Как приняли меня в число своих собратьев взрывники? Откровенно говоря, несколько настороженно. Ведь сколько они мне крови попортили в бытность мою горным мастером! Кроме того, они видели, что я нисколько не дорожу их прерогативами - возможностью путем шантажа сводить свою работу до минимума. Но вскоре они убедились, что я иду своим путем и не пытаюсь и их заставить следовать моему примеру.

Сначала, как и все взрывники, я работала по одному месяцу на каждом участке, а затем месяц подменным. Потом все начиналось сначала.

Не скрою, это мне очень нравилось: шахта огромная, работы велись на четырех пластах и были очень разнообразны. А чего я действительно не переношу, так это однообразия.

Разные пласты, разные участки, разные люди, разные начальники. Было что понаблюдать и над чем подумать.

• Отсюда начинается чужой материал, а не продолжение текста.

==> src/rtl/store_narrow_rmw_pkg.sv <==
// Shared definitions for the narrowing store path.
// Contents: word width, store size encoding, FSM state encoding and the
// alignment / legality helper used when a request is accepted.
package store_narrow_rmw_pkg;

   localparam int unsigned WordW = 32;

   typedef enum logic [1:0] {
      SizeB = 2'b00,
      SizeH = 2'b01,
      SizeW = 2'b10,
      SizeX = 2'b11
   } size_e;

   // FSM encoding kept as plain constants so older tools and netlists can match it.
   localparam logic [2:0] StIdle = 3'd0;
   localparam logic [2:0] StRd   = 3'd1;
   localparam logic [2:0] StMrg  = 3'd2;
   localparam logic [2:0] StWr   = 3'd3;
   localparam logic [2:0] StDone = 3'd4;

   // 1 when the request cannot be performed: illegal size or misaligned address.
   function automatic logic is_misaligned(input size_e size, input logic [1:0] addr_lo);
      logic bad;
      case (size)
         SizeB:   bad = 1'b0;
         SizeH:   bad = addr_lo[0];
         SizeW:   bad = (addr_lo != 2'b00);
         default: bad = 1'b1;
      endcase
      return bad;
   endfunction

endpackage

==> src/rtl/store_narrow_rmw_if.sv <==
// Bus bundle between the MEM-stage store path, the narrowing store block and
// word-addressed data memory.
//   req_*   : store request handshake (valid/ready, byte address, data, size)
//   mem_*   : word memory port (address, read strobe, read data, write strobe, write data)
//   done_o, trunc_ovf_o, misalign_o : completion pulse and status
// Modport slave is the store block; master is the requester/memory side.
interface store_narrow_rmw_if
   import store_narrow_rmw_pkg::*;
#(
   parameter int unsigned ADDR_W = 32
);
   logic              req_valid_i;
   logic              req_ready_o;
   logic [ADDR_W-1:0] req_addr_i;
   logic [WordW-1:0]  req_data_i;
   logic [1:0]        req_size_i;
   logic [ADDR_W-1:0] mem_addr_o;
   logic              mem_rd_o;
   logic [WordW-1:0]  mem_rdata_i;
   logic              mem_wr_o;
   logic [WordW-1:0]  mem_wdata_o;
   logic              done_o;
   logic              trunc_ovf_o;
   logic              misalign_o;

   modport slave (
      input  req_valid_i, req_addr_i, req_data_i, req_size_i, mem_rdata_i,
      output req_ready_o, mem_addr_o, mem_rd_o, mem_wr_o, mem_wdata_o,
      output done_o, trunc_ovf_o, misalign_o
   );

   modport master (
      output req_valid_i, req_addr_i, req_data_i, req_size_i, mem_rdata_i,
      input  req_ready_o, mem_addr_o, mem_rd_o, mem_wr_o, mem_wdata_o,
      input  done_o, trunc_ovf_o, misalign_o
   );

endinterface

==> src/rtl/store_narrow_rmw_lane_merge.sv <==
// Combinational little-endian lane merge for sub-word stores.
//   old_i       : current memory word
//   data_i      : register value to store
//   size_i      : byte / half / word / illegal
//   addr_lo_i   : byte offset within the word
//   merged_o    : old_i with the addressed lane(s) replaced by the narrowed data
//   trunc_ovf_o : data does not round-trip through sign extension from the store size
module store_narrow_rmw_lane_merge
   import store_narrow_rmw_pkg::*;
(
   input  logic [WordW-1:0] old_i,
   input  logic [WordW-1:0] data_i,
   input  size_e            size_i,
   input  logic [1:0]       addr_lo_i,
   output logic [WordW-1:0] merged_o,
   output logic             trunc_ovf_o
);

   always_comb begin
      merged_o    = old_i;
      trunc_ovf_o = 1'b0;
      case (size_i)
         SizeB: begin
            merged_o[{addr_lo_i, 3'b000} +: 8] = data_i[7:0];
            trunc_ovf_o = (data_i[31:8] != {24{data_i[7]}});
         end
         SizeH: begin
            if (addr_lo_i[1]) begin
               merged_o[31:16] = data_i[15:0];
            end else begin
               merged_o[15:0] = data_i[15:0];
            end
            trunc_ovf_o = (data_i[31:16] != {16{data_i[15]}});
         end
         SizeW:   merged_o = data_i;
         default: merged_o = old_i;
      endcase
   end

endmodule

==> src/rtl/store_narrow_rmw.sv <==
// Narrowing store unit: writes byte/half/word stores into word-only memory,
// using read-modify-write for sub-word sizes. One request in flight.
//   clk_i  : clock
//   rst_i  : synchronous active-low reset
//   bus_io : request handshake, word memory port and completion status
// All memory strobes and status outputs come from registered state only.
module store_narrow_rmw
   import store_narrow_rmw_pkg::*;
#(
   parameter int unsigned ADDR_W = 32,
   parameter int unsigned DATA_W = 32
) (
   input  logic               clk_i,
   input  logic               rst_i,
   store_narrow_rmw_if.slave  bus_io
);

   logic [2:0]        state_q, state_d;
   logic [ADDR_W-1:0] addr_q, addr_d;
   logic [WordW-1:0]  data_q, data_d;
   size_e             size_q, size_d;
   logic [DATA_W-1:0] merged_q, merged_d;
   logic              ovf_q, ovf_d;
   logic              err_q, err_d;

   logic [WordW-1:0]  merge_word;
   logic              merge_ovf;

   store_narrow_rmw_lane_merge u_lane_merge (
      .old_i       (bus_io.mem_rdata_i),
      .data_i      (data_q),
      .size_i      (size_q),
      .addr_lo_i   (addr_q[1:0]),
      .merged_o    (merge_word),
      .trunc_ovf_o (merge_ovf)
   );

   always_comb begin
      state_d  = state_q;
      addr_d   = addr_q;
      data_d   = data_q;
      size_d   = size_q;
      merged_d = merged_q;
      ovf_d    = ovf_q;
      err_d    = err_q;
      case (state_q)
         StIdle: begin
            if (bus_io.req_valid_i) begin
               addr_d   = bus_io.req_addr_i;
               data_d   = bus_io.req_data_i;
               size_d   = size_e'(bus_io.req_size_i);
               err_d    = is_misaligned(size_e'(bus_io.req_size_i), bus_io.req_addr_i[1:0]);
               ovf_d    = 1'b0;
               // Word stores write the register value as-is; sub-word stores
               // overwrite this in the merge cycle.
               merged_d = bus_io.req_data_i;
               if (err_d) begin
                  state_d = StDone;
               end else if (size_e'(bus_io.req_size_i) == SizeW) begin
                  state_d = StWr;
               end else begin
                  state_d = StRd;
               end
            end
         end
         StRd:   state_d = StMrg;
         StMrg: begin
            merged_d = merge_word;
            ovf_d    = merge_ovf;
            state_d  = StWr;
         end
         StWr:    state_d = StDone;
         StDone:  state_d = StIdle;
         default: state_d = StIdle;
      endcase
   end

   always_ff @(posedge clk_i) begin
      if (!rst_i) begin
         state_q  <= StIdle;
         addr_q   <= '0;
         data_q   <= '0;
         size_q   <= SizeB;
         merged_q <= '0;
         ovf_q    <= 1'b0;
         err_q    <= 1'b0;
      end else begin
         state_q  <= state_d;
         addr_q   <= addr_d;
         data_q   <= data_d;
         size_q   <= size_d;
         merged_q <= merged_d;
         ovf_q    <= ovf_d;
         err_q    <= err_d;
      end
   end

   assign bus_io.req_ready_o = (state_q == StIdle);
   assign bus_io.mem_rd_o    = (state_q == StRd);
   assign bus_io.mem_wr_o    = (state_q == StWr);
   assign bus_io.done_o      = (state_q == StDone);
   assign bus_io.trunc_ovf_o = (state_q == StDone) & ovf_q;
   assign bus_io.misalign_o  = (state_q == StDone) & err_q;
   assign bus_io.mem_addr_o  = {addr_q[ADDR_W-1:2], 2'b00};
   assign bus_io.mem_wdata_o = merged_q;

endmodule
==> src/flat_wrapper.sv <==
// flat-port wrapper written by rule: the top's interface ports become plain ports
module store_narrow_rmw_flat import store_narrow_rmw_pkg::*;
#(
   parameter int unsigned ADDR_W = 32,
   parameter int unsigned DATA_W = 32
)
  (clk_i, rst_i, bus_io_req_valid_i, bus_io_req_addr_i, bus_io_req_data_i, bus_io_req_size_i, bus_io_mem_rdata_i, bus_io_req_ready_o, bus_io_mem_addr_o, bus_io_mem_rd_o, bus_io_mem_wr_o, bus_io_mem_wdata_o, bus_io_done_o, bus_io_trunc_ovf_o, bus_io_misalign_o);
  store_narrow_rmw_if #(.ADDR_W(ADDR_W)) bus_io_i ();
  input  logic clk_i;
  input  logic rst_i;
  input wire logic [$bits(bus_io_i.req_valid_i)-1:0] bus_io_req_valid_i;
  input wire logic [$bits(bus_io_i.req_addr_i)-1:0] bus_io_req_addr_i;
  input wire logic [$bits(bus_io_i.req_data_i)-1:0] bus_io_req_data_i;
  input wire logic [$bits(bus_io_i.req_size_i)-1:0] bus_io_req_size_i;
  input wire logic [$bits(bus_io_i.mem_rdata_i)-1:0] bus_io_mem_rdata_i;
  output wire logic [$bits(bus_io_i.req_ready_o)-1:0] bus_io_req_ready_o;
  output wire logic [$bits(bus_io_i.mem_addr_o)-1:0] bus_io_mem_addr_o;
  output wire logic [$bits(bus_io_i.mem_rd_o)-1:0] bus_io_mem_rd_o;
  output wire logic [$bits(bus_io_i.mem_wr_o)-1:0] bus_io_mem_wr_o;
  output wire logic [$bits(bus_io_i.mem_wdata_o)-1:0] bus_io_mem_wdata_o;
  output wire logic [$bits(bus_io_i.done_o)-1:0] bus_io_done_o;
  output wire logic [$bits(bus_io_i.trunc_ovf_o)-1:0] bus_io_trunc_ovf_o;
  output wire logic [$bits(bus_io_i.misalign_o)-1:0] bus_io_misalign_o;
  assign bus_io_i.req_valid_i = bus_io_req_valid_i;
  assign bus_io_i.req_addr_i = bus_io_req_addr_i;
  assign bus_io_i.req_data_i = bus_io_req_data_i;
  assign bus_io_i.req_size_i = bus_io_req_size_i;
  assign bus_io_i.mem_rdata_i = bus_io_mem_rdata_i;
  assign bus_io_req_ready_o = bus_io_i.req_ready_o;
  assign bus_io_mem_addr_o = bus_io_i.mem_addr_o;
  assign bus_io_mem_rd_o = bus_io_i.mem_rd_o;
  assign bus_io_mem_wr_o = bus_io_i.mem_wr_o;
  assign bus_io_mem_wdata_o = bus_io_i.mem_wdata_o;
  assign bus_io_done_o = bus_io_i.done_o;
  assign bus_io_trunc_ovf_o = bus_io_i.trunc_ovf_o;
  assign bus_io_misalign_o = bus_io_i.misalign_o;
  store_narrow_rmw #(.ADDR_W(ADDR_W), .DATA_W(DATA_W)) u_core (.clk_i(clk_i), .rst_i(rst_i), .bus_io(bus_io_i));
endmodule
==> config.mk <==
export PLATFORM = sky130hd
export DESIGN_NAME = store_narrow_rmw_flat
export DESIGN_NICKNAME = d
export VERILOG_FILES = /design/src/rtl/store_narrow_rmw_pkg.sv /design/src/rtl/store_narrow_rmw_if.sv /design/src/rtl/store_narrow_rmw_lane_merge.sv /design/src/rtl/store_narrow_rmw.sv /design/src/flat_wrapper.sv
export SDC_FILE = /design/constraint.sdc
export NUM_CORES = 1
export LEC_CHECK = 0
export BUFFER_PORTS_ARGS = -buffer_cell sky130_fd_sc_hd__buf_2
export CORE_ASPECT_RATIO = 0.75
export CORE_UTILIZATION = 46
export DETAILED_ROUTE_END_ITERATION = 7
export GPL_TIMING_DRIVEN = 0
export PLACE_DENSITY = 0.76
export SLEW_MARGIN = 20
export SYNTH_ARGS = -nofsm -noshare
export SYNTH_HDL_FRONTEND = slang
export SYNTH_SLANG_ARGS = --single-unit
==> constraint.sdc <==
create_clock -name clk_i -period 1.9 [get_ports clk_i]
set_clock_uncertainty 0.05 [all_clocks]
set_input_delay 0.285 -clock clk_i [delete_from_list [all_inputs] [get_ports clk_i]]
set_output_delay 0.285 -clock clk_i [all_outputs]
set_load 0.02 [all_outputs]
==> run_results.csv, run 1 <==
group,metric,value,unit
cells_and_area,num-fill-cells,1047,
yosys,ys_async_sr_fraction,0,%
setup_path,critPathArrivalTime,1.97,ns
route,drtAntennaViolNets,0,
pwr,comb_power_share,28.1,%
route,dr.max_layer_used,"met4",
yosys,avgSynthCellArea,8.35,um^2
clock_tree,cts_buffers,9,
yosys,ys.warnings.count,0,
grt,grt_max_degree,17,
sta,timing.setup.tns,0,ns
sta,hold_viol_final,0,
pwr,internal_power,4.10,mW
place,dpl.hpwl,13500,um
pwr,power_frac_clock,30.2,%
pwr,p_sw,2.06,mW
die,die_w,126,um
setup_path,cp_top_family,"compound AO/OA/AOI/OAI gates",
cells_and_area,diodes,0,
sta,relSlewSlack,54.9,%
place,gp_congestion,0.915,
route,firstDrtPassIters,6,
clock_tree,cts_tree,"done",
sta,finalCriticalPeriod,1.81,ns
route,wl_met3,1600,um
setup_path,path_class,"reg -> reg",
die,initial_core_util,47.8,%
sta,worst_pin_slew,0.674,ns
place,portBuffers,168,
grt,grt_use_total,30.6,%
yosys,synth_top_area_share,39.0,%
yosys,synth_area,5290,um^2
sta,fmax,0.554,GHz
route,m1WireLength,8370,um
clock_tree,clock_sinks,103,
clock_tree,clkSlewWorstSetupHoldPaths,0.07,ns
die,coreArea,11100,um^2
grt,grt_first_pass_wirelength,27900,um
die,die_area,11900,um^2
clock_tree,ctsHoldBuffers,0,
yosys,synth_edf_count,0,
setup_path,crit_path_top_delay_cell,"a211o_1",
setup_path,crit_fanout,8,
route,drtIter0Drc,485,
job,drv_cap,0,
yosys,ys_seq_area_share,39.0,%
setup_path,cp-start-kind,"register",
yosys,ys.flop_type,"dfxtp_1",
pwr,ir_drop,446,uV
die,io_pins,171,
pwr,sw_frac_of_total,33.5,%
die,dieHeight,94.8,um
route,routed_wl,18100,um
grt,first_global_vias,5191,
route,drc,0,
route,viasPerCell,5.80,
cells_and_area,nets,923,
setup_path,cp.required,2.06,ns
grt,grt-ovfl-total,0,
route,vias,5582,
clock_tree,clockBufferDepth,2,
cells_and_area,layout-drive-gt1-share,35.0,%
setup_path,r2r_slack,0.09,ns
yosys,ys_top_cells_by_area,"dfxtp_1 (39%), nand2_1 (9.9%), a21oi_1 (8.0%)",
clock_tree,htreeDepth,3,
yosys,synthDistinctLibCells,61,
cells_and_area,utilization,61.1,%
pwr,seqPwrFrac,41.7,%
yosys,ys_seq_elements,103,
die,fp-row-count,33,
yosys,synth_top_area_cell,"dfxtp_1",
yosys,synth.most_common_cell,"nand2_1",
pwr,p_per_area,912,nW/um^2
yosys,netlist_instances,633,
setup_path,slowest_delay,0.40,ns
sta,setup_violations,0,
cells_and_area,area_growth,28.0,%
sta,rsz0062_at_grt,"false",
sta,min_period_over_period,95.0,%
sta,maxSlewViolCount,0,
route,wl_per_cell,18.9,um
setup_path,end_kind,"register",
pwr,p_leak,2.89,nW
grt,antenna_found_initial,0,
route,dr_wl_met2,7950,um
setup_path,worstPathCellList,"buf_12 > inv_2 > ha_4 > and3b_1 > a211o_1 > nand3_1 > a21oi_1",
status,run_status,"finished clean",
clock_tree,clk_latency,0.35,ns
yosys,yosys-top-cells-count,"nand2_1 (140), dfxtp_1 (103), a21oi_1 (85)",
clock_tree,root_buffer,"clkbuf_16",
worst_hold_path,hp-class,"in -> reg",
setup_path,worst-path-buf-inv,2,
-- cell type report --
class / instances / area, um^2 / share of cell area [%]
repair buffers: 173 / 882 / 13.0
clock buffers: 11 / 233 / 3.44
inverters: 6 / 22.5 / 0.333
multi-input cells: 442 / 2770 / 41.0
well taps: 140 / 175 / 2.59
plain buffers: 82 / 551 / 8.14
flip-flops and latches: 103 / 2070 / 30.6
clock inverters: 5 / 58.8 / 0.870
-- layer usage --
| metal | global-route usage (%) | vias up |
|---|---|---|
| li1 | - | 2642 |
| met1 | 42.9 | 2635 |
| met2 | 47.3 | 280 |
| met3 | 7.42 | 25 |
| met4 | 7.43 | 0 |
| met5 | 0 | - |
-- what timing repair did --
item | 4_1_cts | 5_1_grt
gates resized for setup | 24 | 12
cloned | 0 | 0
hold endpoints to repair | 0 | 0
setup endpoints to repair | 32 | 33
pin swaps | 6 | 2
setup buffers | 5 | 0
-- final timing paths --
kind | depth (start not counted) | start | to
max | 7 | u_core.addr_q[1] | u_core.bus_io.mem_wdata_o[6]
min | 3 | bus_io_req_addr_i[4] | u_core.addr_q[4]
max reg2reg | 7 | u_core.addr_q[1] | u_core.bus_io.mem_wdata_o[6]
min reg2reg | 2 | u_core.addr_q[15] | u_core.addr_q[15]
-- kinds of logic after synthesis --
logic type,count (synthesis),share of synthesized area (%)
compound gates,201,25.6
simple gates,211,19.1
other cells,1,0.0710
flops,103,39.0
mux,23,4.62
buf+inv,89,10.5
fa+ha+maj,5,1.18
-- worst reg2reg max path: cells and delay by family (launching register included) --
kind | cells | cell delay, ns
buffers and inverters | 2 | 0.16
adder cells (fa/ha/maj) | 1 | 0.29
AO/OA/AOI/OAI | 2 | 0.47
flip-flops | 1 | 0.39
AND/OR/NAND/NOR | 2 | 0.32
-- sequential cells by signal, summed over array words and instances (netlist names) --
name	cells
u_core.bus_io.mem_wdata_o	32
u_core.data_q	32
u_core.state_q	3
u_core.addr_q	32
u_core.ovf_q	1
u_core.size_q	2
u_core.err_q	1
-- per-stage QoR --
stage / instance area (um^2) / setup slack (ns) / hold slack (ns) / instances / total power, mW
after floorplan: 5300 / -0.00409 / 0.368 / 634 / 3.66
final: 6760 / 0.0945 / 0.125 / 962 / 6.17
after global routing: 6760 / 0.00484 / 0.113 / 962 / 6.44
after detailed placement: 6320 / -0.429 / 0.396 / 942 / 4.25
after global placement: 6320 / -0.430 / 0.390 / 942 / 4.21
after CTS: 6750 / 0.0249 / 0.113 / 963 / 6.14
-- power by group through the flow --
| stage | sequential (mW) | clock [mW] | combinational (mW) |
|---|---|---|---|
| after global placement | 2.59 | 0 | 1.61 |
| final | 2.57 | 1.86 | 1.73 |
| after global routing | 2.59 | 1.98 | 1.87 |
| after floorplan | 2.63 | 0 | 1.04 |
| after detailed placement | 2.60 | 0 | 1.65 |
| after CTS | 2.56 | 1.87 | 1.71 |
-- placed cells by master, fill, tap and decap left out, types with 10 or more instances in the layout --
master,instances
a22oi_1,25
a222oi_1,15
o21ai_1,10
dfxtp_1,100
clkbuf_1,19
nand3_1,18
nand2_1,140
o2bb2ai_1,14
mux2i_1,11
o22ai_1,10
a21oi_1,85
buf_2,179
buf_4,43
Power figures use the tool's default switching activity.
==> run 2, diff against run 1 <==
--- a/config.mk
+++ b/config.mk
@@ -7,11 +7,12 @@
 export LEC_CHECK = 0
 export BUFFER_PORTS_ARGS = -buffer_cell sky130_fd_sc_hd__buf_2
 export CORE_ASPECT_RATIO = 0.75
-export CORE_UTILIZATION = 46
+export CORE_UTILIZATION = 47
 export DETAILED_ROUTE_END_ITERATION = 7
 export GPL_TIMING_DRIVEN = 0
-export PLACE_DENSITY = 0.76
+export PLACE_DENSITY = 0.77
 export SLEW_MARGIN = 20
 export SYNTH_ARGS = -nofsm -noshare
 export SYNTH_HDL_FRONTEND = slang
+export SYNTH_HIERARCHICAL = 1
 export SYNTH_SLANG_ARGS = --single-unit
==> run 2 against run 1 <==
Against the previous run: the flow now finishes with violations (negative setup slack); combinational power grew 9%; synthesized cell count grew 10%; critical path depth grew 4; sequential share of layout area shrank 2.9 points; routed wire length grew 0.23%; worst hold slack lost 0.014 ns; total power grew 1.9%; utilization grew 1.9 points; global-route usage shrank 2.6 points; non-clock buffer count grew 12; maximum frequency shrank 17%; area after synthesis grew 10%; largest cell class unchanged.
==> run_results.csv, run 2 <==
group,metric,value,unit
place,gp_congestion,0.951,
place,preCtsSetupSlack,-0.495,ns
cells_and_area,utilization,63.0,%
clock_tree,clock_sinks,103,
die,dieHeight,98.4,um
pwr,power_frac_clock,29.2,%
cells_and_area,num-fill-cells,1102,
yosys,netlist_instances,696,
die,die_w,130,um
clock_tree,cts_tree,"done",
setup_path,crit_fanout,8,
cells_and_area,area_growth,28.1,%
yosys,synthDistinctLibCells,55,
sta,fmax,0.459,GHz
yosys,synth_top_area_cell,"dfxtp_1",
place,dpl.cell_count,1027,
setup_path,end_kind,"register",
yosys,yosys-top-cells-count,"nand2_1 (154), dfxtp_1 (103), a21boi_1 (59)",
die,io_pins,171,
grt,grt-ovfl-total,0,
yosys,synth.most_common_cell,"nand2_1",
die,die_area,12800,um^2
pwr,p_per_area,843,nW/um^2
sta,relSlewSlack,59.6,%
die,coreArea,11800,um^2
yosys,synth_area,5820,um^2
route,drc,0,
yosys,ys.flop_type,"dfxtp_1",
cells_and_area,diodes,0,
die,fp-row-count,34,
sta,holdWs,0.111,ns
setup_path,path_common_cell,"buf_6",
yosys,ys_async_sr_fraction,0,%
setup_path,cp.required,2.14,ns
clock_tree,clk_latency,0.35,ns
worst_hold_path,hp-start,"bus_io_req_addr_i[7]",
route,routed_wl,18200,um
route,wl_per_cell,17.3,um
yosys,synth_top_area_share,35.4,%
sta,maxSlewViolCount,0,
setup_path,path_class,"reg -> reg",
pwr,comb_power_share,30.1,%
yosys,ys_seq_elements,103,
cells_and_area,layout-drive-gt1-share,37.1,%
job,drv_cap,0,
pwr,seqPwrFrac,40.7,%
place,dpl.hpwl,13100,um
sta,hold_viol_final,0,
pwr,internal_power,4.12,mW
setup_path,cp-start-kind,"register",
status,run_status,"finished, violations left",
setup_path,cp_top_family,"buffers and inverters",
sta,worst_pin_slew,0.605,ns
grt,first_global_vias,5192,
grt,grt_first_pass_wirelength,27400,um
die,initial_core_util,49.2,%
cells_and_area,final_cell_mix,"buf_2 (178), nand2_1 (154), dfxtp_1 (101)",
setup_path,r2r-start,"u_core/addr_q[1]",
yosys,synth_edf_count,0,
pwr,ir_drop,576,uV
cells_and_area,multi_input_area,3250,um^2
yosys,ys.warnings.count,6,
pwr,p_sw,2.17,mW
route,drtIter0Drc,525,
setup_path,crit_path_top_delay_cell,"dfxtp_4",
setup_path,worstPathCellList,"buf_8 > clkbuf_16 > inv_8 > ha_4 > buf_4 > buf_6 > nor4b_4 > buf_6 > a2bb2oi_2 > o21ai_2 > a221o_1",
setup_path,worst-path-buf-inv,6,
setup_path,crit_path_start,"u_core/addr_q[1]",
grt,antenna_found_initial,0,
setup_path,slowest_delay,0.37,ns
cells_and_area,instances_no_fill,1051,
place,portBuffers,168,
cells_and_area,mostFrequentLayoutCell,"buf_2",
yosys,ys_top_cells_by_area,"dfxtp_1 (35%), nand2_1 (9.9%), a21boi_1 (7.6%)",
clock_tree,clockBufferDepth,2,
sta,setup_violations,32,
cells_and_area,regArea,2070,um^2
route,drtAntennaViolNets,0,
yosys,ys_seq_area_share,35.4,%
route,viasPerCell,5.60,
grt,grt_use_total,28.0,%
route,vias,5890,
sta,rsz0062_at_grt,"true",
sta,min_period_over_period,115,%
clock_tree,root_buffer,"clkbuf_16",
sta,finalCriticalPeriod,2.18,ns
pwr,sw_frac_of_total,34.5,%
sta,fin_ws,-0.280,ns
cells_and_area,nets,990,
worst_hold_path,hp-class,"in -> reg",
yosys,avgSynthCellArea,8.36,um^2
clock_tree,clkSlewWorstSetupHoldPaths,0.08,ns
route,firstDrtPassIters,5,
setup_path,critPathArrivalTime,2.42,ns
clock_tree,htreeDepth,3,
pwr,p_leak,3.50,nW
clock_tree,cts_buffers,9,
grt,grt_max_degree,20,
status,violations,"negative setup slack",
==> run 2: cell types whose count changed after synthesis, moves of 15 or more <==
cell       delta
a21oi_1      -68
a21boi_1     +59
a221o_1      +30
and3_1       +29
o21ai_0      +18
a2bb2oi_1    +16
nand3_1      -16
a222oi_1     -15
mux2_2       +15
==> run 2: path summary, 6_finish.rpt <==
check / to / slack [ns] / cells after the start
hold reg to reg: u_core/addr_q[4] / 0.40 / 2
setup reg to reg: u_core/bus_io.mem_wdata_o[30] / -0.28 / 11
setup / recovery: u_core/bus_io.mem_wdata_o[30] / -0.28 / 11
hold / removal: u_core/addr_q[7] / 0.11 / 3
==> run 2: per-layer routing <==
metal,global-route usage (%),share of wire [%],vias up
li1,-,-,2823
met1,40.9,46,2743
met2,41.1,42,298
met3,5.64,9.6,26
met4,8.66,1.7,0
met5,0,0,-
==> run 2: stage by stage <==
| step | area [um^2] | power (mW) | setup TNS, ns |
|---|---|---|---|
| 2_1_floorplan | 5880 | 3.79 | -1.27 |
| 6_report | 7450 | 6.28 | -6.41 |
| 3_5_place_dp | 6920 | 4.37 | -7.77 |
| 5_1_grt | 7450 | 6.57 | -8.05 |
| 3_3_place_gp | 6920 | 4.35 | -7.61 |
| 4_1_cts | 7410 | 6.26 | -5.06 |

На новой работе я вскоре освоилась. Отношения со взрывниками потеплели, когда они подметили, что я выручаю всех, кто ко мне обращается за помощью, и притом выручаю безвозмездно и без отработки.

 

- 125 -

- Антоновна, выйди завтра за меня: мне жену из роддома забрать надо!

- Антоновна, отработай вторую смену на пятом участке! Ко мне отец прилетает. Надо его на «Надежде» встретить!

А то просто перехватят меня и сунут путевку в руки:

- Сходи за Антошу Пуртова! Пьян в дребезину. Узнают - премии лишат...

И Антоновна безотказно оставалась на вторую смену, хоть это и запрещено. Переутомление могло быть причиной несчастного случая.

Бывали и комические сцены:

- Ты в кино собираешься, Антоновна? Купи и на нас всех билеты: мы пообедаем и прямо к началу придем.

Покупаю десять билетов. Сажусь в глубину, к самой стеночке. Они приходят к самому началу. Но «пообедали» они так, что лыка не вяжут. Когда зажигают свет, то выясняется, что я в блокаде и вылезти не могу: девять взрывников спят как убитые. Под общий смех я тормошу своих «кавалеров».

Удивительное дело, в Советском Союзе все пьют, но больше всего те, кто меньше всего на это имеет право: шахтеры, особенно взрывники. В шахте абсолютно непьющих было двое: я и главный инженер Гордиенко Ефим Васильевич, которого ласково называли «Гордей».

 

- 126 -

«Учись и ты честно трудиться!»

 

Согласно советской Конституции, все имеют право на труд. Иное дело, все ли имеют желание этим правом воспользоваться. Курьезное явление!

Когда резко сократилось количество лагерей (в 1956-1957 годах в Норильске, например, не осталось ни одного лагеря для политических, и только на ТЭЦе был заштатный лагерь для бытовиков-малосрочников), обслуживавшую их «псарню» рассовали по производствам. Потеряв теплые местечки, где они паразитировали, распоряжаясь толпами бесправных рабов, бывшие дежурняки растерялись, так как для честного труда были абсолютно непригодны. Тогда еще сильнее бросилось в глаза, что за отбросы человечества были наши «воспитатели», которым мы были отданы для «исправления». Большинство из них очень скоро пополнили армию тех, кто околачивается возле магазинов, высматривая себе компаньонов, чтобы купить одну «на троих».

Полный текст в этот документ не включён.